**THE PROBLEM**
In the entries below, count every line with the word "multiplier". Return only the count.
-- GIVEN DATA follows --
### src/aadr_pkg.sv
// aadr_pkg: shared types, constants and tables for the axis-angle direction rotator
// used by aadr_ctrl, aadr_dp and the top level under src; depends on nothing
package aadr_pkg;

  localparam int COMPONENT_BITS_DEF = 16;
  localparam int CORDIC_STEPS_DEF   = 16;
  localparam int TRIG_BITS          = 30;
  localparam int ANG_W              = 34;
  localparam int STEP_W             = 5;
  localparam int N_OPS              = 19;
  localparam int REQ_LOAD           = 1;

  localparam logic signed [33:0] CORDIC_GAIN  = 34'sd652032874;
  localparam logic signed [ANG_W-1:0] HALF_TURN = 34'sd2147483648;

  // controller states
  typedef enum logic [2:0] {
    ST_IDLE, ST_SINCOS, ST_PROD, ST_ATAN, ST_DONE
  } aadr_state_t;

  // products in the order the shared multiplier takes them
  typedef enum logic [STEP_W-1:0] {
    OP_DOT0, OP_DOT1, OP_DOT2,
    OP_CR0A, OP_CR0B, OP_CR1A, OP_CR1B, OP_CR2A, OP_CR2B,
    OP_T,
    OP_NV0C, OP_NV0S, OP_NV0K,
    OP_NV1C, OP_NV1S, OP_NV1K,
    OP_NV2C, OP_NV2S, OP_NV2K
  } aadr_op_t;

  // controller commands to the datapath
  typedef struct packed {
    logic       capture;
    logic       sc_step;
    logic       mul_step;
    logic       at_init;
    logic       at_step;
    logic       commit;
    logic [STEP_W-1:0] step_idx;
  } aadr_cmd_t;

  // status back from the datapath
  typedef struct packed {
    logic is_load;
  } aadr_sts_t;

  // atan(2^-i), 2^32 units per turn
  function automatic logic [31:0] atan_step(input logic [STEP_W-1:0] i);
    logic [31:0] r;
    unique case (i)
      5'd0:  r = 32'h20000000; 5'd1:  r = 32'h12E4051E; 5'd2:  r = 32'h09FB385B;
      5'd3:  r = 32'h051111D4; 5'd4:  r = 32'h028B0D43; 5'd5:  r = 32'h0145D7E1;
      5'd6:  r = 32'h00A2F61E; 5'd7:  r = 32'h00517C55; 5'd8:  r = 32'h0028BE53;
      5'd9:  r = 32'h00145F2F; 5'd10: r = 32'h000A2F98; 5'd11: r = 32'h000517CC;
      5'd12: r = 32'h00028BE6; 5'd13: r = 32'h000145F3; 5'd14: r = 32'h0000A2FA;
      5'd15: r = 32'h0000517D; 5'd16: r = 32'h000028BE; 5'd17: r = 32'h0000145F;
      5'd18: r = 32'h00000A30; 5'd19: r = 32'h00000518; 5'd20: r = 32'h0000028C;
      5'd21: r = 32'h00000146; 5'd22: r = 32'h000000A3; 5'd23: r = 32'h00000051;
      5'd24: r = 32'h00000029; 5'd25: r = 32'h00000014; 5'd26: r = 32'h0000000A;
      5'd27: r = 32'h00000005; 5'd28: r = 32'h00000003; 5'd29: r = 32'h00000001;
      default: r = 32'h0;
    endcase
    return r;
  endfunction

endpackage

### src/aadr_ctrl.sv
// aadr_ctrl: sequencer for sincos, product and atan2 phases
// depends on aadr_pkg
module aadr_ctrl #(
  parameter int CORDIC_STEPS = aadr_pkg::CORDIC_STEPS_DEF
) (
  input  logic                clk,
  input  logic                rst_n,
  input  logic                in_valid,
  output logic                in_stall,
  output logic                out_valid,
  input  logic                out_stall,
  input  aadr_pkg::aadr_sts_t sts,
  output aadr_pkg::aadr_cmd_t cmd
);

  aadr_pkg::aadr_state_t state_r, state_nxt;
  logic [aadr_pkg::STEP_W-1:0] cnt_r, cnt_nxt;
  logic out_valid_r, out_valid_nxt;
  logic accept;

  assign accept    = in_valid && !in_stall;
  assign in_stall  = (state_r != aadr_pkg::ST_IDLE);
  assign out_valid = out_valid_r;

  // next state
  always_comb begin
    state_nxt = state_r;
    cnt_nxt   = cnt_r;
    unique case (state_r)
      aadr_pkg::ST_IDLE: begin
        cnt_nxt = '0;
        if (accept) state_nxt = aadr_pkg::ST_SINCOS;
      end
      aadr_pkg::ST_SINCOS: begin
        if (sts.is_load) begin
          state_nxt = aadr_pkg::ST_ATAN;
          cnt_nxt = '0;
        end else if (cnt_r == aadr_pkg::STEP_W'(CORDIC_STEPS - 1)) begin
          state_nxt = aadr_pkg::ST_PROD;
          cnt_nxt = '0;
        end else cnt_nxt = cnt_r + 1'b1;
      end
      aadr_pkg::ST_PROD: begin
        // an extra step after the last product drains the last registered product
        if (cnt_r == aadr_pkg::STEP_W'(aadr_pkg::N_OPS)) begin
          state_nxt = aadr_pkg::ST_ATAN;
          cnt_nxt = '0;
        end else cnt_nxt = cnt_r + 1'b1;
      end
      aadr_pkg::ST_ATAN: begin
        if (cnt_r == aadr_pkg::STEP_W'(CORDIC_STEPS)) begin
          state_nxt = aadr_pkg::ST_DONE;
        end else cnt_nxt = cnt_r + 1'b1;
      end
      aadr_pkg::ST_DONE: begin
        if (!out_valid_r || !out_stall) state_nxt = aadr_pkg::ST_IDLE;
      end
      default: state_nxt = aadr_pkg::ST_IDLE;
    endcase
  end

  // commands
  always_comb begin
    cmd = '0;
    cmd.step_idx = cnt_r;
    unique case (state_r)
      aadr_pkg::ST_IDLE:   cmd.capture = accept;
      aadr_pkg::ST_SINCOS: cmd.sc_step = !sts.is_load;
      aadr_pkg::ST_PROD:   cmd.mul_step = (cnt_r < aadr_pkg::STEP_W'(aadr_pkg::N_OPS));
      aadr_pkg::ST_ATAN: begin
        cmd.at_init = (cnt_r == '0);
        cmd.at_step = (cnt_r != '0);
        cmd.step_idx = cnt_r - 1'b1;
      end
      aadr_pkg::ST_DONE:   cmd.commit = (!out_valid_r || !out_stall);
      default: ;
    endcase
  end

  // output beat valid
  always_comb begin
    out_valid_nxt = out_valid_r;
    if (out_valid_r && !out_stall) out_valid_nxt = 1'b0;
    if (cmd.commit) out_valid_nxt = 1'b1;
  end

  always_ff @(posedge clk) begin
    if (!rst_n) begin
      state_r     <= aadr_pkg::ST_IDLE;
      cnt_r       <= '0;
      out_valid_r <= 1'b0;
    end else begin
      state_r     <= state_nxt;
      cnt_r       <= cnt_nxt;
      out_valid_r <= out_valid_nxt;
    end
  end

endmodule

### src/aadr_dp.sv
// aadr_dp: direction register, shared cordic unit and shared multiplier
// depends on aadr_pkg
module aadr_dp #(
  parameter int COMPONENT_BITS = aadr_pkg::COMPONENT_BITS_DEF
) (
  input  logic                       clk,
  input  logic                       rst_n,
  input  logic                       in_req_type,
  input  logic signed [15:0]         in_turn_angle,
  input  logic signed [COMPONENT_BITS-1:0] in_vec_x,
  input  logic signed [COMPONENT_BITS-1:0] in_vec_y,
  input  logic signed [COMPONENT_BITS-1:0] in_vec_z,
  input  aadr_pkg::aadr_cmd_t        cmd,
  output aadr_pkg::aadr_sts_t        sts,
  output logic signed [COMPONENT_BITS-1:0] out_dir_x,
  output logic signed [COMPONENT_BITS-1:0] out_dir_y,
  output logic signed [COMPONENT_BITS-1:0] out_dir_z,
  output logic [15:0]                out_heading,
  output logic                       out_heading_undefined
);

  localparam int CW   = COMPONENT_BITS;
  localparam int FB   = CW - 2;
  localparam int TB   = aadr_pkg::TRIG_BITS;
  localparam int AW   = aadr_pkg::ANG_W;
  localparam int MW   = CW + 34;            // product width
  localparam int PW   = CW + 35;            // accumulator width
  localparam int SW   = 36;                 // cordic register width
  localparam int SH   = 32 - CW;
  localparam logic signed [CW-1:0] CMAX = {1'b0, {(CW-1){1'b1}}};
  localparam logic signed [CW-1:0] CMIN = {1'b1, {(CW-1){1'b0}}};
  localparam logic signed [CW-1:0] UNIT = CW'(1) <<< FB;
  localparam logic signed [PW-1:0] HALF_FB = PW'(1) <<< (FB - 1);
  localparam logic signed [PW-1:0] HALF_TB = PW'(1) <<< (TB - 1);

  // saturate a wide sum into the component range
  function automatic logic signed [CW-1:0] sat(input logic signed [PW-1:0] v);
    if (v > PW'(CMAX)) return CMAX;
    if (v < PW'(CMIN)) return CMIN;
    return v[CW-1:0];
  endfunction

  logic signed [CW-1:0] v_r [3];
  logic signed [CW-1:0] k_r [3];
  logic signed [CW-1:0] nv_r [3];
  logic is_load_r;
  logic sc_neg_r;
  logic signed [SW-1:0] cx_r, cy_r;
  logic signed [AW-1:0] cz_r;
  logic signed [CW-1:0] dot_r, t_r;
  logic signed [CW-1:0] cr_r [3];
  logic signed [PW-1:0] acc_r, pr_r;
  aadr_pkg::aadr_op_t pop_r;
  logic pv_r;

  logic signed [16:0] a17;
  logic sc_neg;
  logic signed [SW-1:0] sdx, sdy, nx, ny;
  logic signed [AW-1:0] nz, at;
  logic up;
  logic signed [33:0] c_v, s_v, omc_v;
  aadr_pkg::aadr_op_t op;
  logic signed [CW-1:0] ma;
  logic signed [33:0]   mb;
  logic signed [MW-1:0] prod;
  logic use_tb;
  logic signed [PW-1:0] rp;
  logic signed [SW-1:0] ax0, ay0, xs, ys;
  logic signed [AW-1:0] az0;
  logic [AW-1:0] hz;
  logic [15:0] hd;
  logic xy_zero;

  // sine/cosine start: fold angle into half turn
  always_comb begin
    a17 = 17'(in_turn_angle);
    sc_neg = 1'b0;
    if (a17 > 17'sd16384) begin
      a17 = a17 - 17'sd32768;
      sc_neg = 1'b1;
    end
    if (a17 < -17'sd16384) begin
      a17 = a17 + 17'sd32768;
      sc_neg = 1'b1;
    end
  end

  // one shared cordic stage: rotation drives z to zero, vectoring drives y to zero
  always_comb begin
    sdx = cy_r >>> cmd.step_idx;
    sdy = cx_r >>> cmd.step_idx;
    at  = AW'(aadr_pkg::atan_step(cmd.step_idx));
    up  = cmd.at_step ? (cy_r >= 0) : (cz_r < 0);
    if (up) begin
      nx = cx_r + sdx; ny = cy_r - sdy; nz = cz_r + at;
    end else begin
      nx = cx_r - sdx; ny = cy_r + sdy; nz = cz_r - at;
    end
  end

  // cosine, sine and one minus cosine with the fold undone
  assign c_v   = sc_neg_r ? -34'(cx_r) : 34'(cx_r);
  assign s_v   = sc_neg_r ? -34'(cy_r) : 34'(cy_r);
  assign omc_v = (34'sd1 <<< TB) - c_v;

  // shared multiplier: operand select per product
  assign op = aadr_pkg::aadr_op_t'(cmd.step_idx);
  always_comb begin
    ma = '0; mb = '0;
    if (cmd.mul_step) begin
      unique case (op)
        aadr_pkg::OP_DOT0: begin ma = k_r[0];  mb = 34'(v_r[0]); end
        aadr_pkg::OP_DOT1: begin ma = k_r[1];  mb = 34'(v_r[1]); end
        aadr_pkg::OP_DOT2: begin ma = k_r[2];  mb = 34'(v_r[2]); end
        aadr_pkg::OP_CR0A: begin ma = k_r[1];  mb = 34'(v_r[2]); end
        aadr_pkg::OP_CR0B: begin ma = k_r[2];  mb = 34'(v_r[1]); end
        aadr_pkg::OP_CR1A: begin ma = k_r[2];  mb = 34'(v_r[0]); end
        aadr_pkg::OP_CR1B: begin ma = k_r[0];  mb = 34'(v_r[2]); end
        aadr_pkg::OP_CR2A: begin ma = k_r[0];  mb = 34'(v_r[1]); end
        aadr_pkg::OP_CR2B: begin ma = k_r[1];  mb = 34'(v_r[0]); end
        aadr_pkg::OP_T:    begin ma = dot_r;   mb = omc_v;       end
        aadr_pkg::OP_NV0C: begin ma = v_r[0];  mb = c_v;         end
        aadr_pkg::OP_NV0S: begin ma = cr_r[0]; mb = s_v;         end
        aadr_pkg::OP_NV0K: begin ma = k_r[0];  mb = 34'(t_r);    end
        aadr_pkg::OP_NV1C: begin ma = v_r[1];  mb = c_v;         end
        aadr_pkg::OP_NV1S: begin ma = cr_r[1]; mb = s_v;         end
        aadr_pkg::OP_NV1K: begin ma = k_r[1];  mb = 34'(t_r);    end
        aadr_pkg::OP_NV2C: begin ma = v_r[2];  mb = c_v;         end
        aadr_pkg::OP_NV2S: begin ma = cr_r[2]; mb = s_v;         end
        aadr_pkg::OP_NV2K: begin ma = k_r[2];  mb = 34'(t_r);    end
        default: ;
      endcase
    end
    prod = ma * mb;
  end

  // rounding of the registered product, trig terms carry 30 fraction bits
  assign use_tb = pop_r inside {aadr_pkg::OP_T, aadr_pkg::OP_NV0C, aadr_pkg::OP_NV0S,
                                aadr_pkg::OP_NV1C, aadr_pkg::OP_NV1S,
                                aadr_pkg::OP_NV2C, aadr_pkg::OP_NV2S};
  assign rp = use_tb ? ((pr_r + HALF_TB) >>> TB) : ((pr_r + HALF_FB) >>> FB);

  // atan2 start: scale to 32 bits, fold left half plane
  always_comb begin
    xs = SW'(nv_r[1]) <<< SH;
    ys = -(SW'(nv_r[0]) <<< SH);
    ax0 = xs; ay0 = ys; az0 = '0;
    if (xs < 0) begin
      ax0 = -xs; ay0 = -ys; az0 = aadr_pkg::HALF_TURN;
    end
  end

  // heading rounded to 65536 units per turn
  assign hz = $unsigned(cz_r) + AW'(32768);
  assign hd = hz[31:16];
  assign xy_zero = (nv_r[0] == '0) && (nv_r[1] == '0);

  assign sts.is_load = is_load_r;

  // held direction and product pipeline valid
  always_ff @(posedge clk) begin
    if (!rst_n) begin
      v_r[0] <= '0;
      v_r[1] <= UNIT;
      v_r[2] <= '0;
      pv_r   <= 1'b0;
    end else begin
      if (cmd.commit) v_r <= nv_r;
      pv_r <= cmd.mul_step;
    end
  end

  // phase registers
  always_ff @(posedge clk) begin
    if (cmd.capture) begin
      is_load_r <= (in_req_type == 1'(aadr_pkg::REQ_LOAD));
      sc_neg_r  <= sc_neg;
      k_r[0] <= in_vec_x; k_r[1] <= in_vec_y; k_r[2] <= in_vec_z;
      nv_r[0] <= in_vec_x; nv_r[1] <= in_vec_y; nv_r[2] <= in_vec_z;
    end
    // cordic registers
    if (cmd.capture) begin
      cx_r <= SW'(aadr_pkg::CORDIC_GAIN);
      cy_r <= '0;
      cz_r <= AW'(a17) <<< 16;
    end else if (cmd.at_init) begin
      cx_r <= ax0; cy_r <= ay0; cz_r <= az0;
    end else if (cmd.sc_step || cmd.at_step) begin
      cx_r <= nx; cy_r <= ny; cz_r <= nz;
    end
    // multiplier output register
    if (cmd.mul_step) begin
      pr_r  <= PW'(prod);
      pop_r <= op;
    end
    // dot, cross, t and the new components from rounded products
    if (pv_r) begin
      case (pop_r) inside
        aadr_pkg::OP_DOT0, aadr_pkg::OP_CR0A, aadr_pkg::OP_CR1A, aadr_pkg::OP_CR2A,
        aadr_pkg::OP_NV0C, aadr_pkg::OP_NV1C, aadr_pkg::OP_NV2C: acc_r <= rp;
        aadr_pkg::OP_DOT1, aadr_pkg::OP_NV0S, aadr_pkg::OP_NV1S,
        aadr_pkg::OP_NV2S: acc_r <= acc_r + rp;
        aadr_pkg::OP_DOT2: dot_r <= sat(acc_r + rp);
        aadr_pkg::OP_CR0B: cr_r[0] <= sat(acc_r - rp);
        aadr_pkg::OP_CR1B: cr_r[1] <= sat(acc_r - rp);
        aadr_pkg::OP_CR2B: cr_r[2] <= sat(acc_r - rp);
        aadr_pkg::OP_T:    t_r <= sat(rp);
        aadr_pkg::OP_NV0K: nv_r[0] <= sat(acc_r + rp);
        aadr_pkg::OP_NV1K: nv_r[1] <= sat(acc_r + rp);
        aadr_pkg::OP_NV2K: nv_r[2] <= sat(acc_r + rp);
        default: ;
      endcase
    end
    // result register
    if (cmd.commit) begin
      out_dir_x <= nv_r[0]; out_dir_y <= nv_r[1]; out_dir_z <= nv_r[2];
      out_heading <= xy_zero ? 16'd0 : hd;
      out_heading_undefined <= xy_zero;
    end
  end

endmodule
-- GIVEN DATA concluded --
**RESPONSE**
4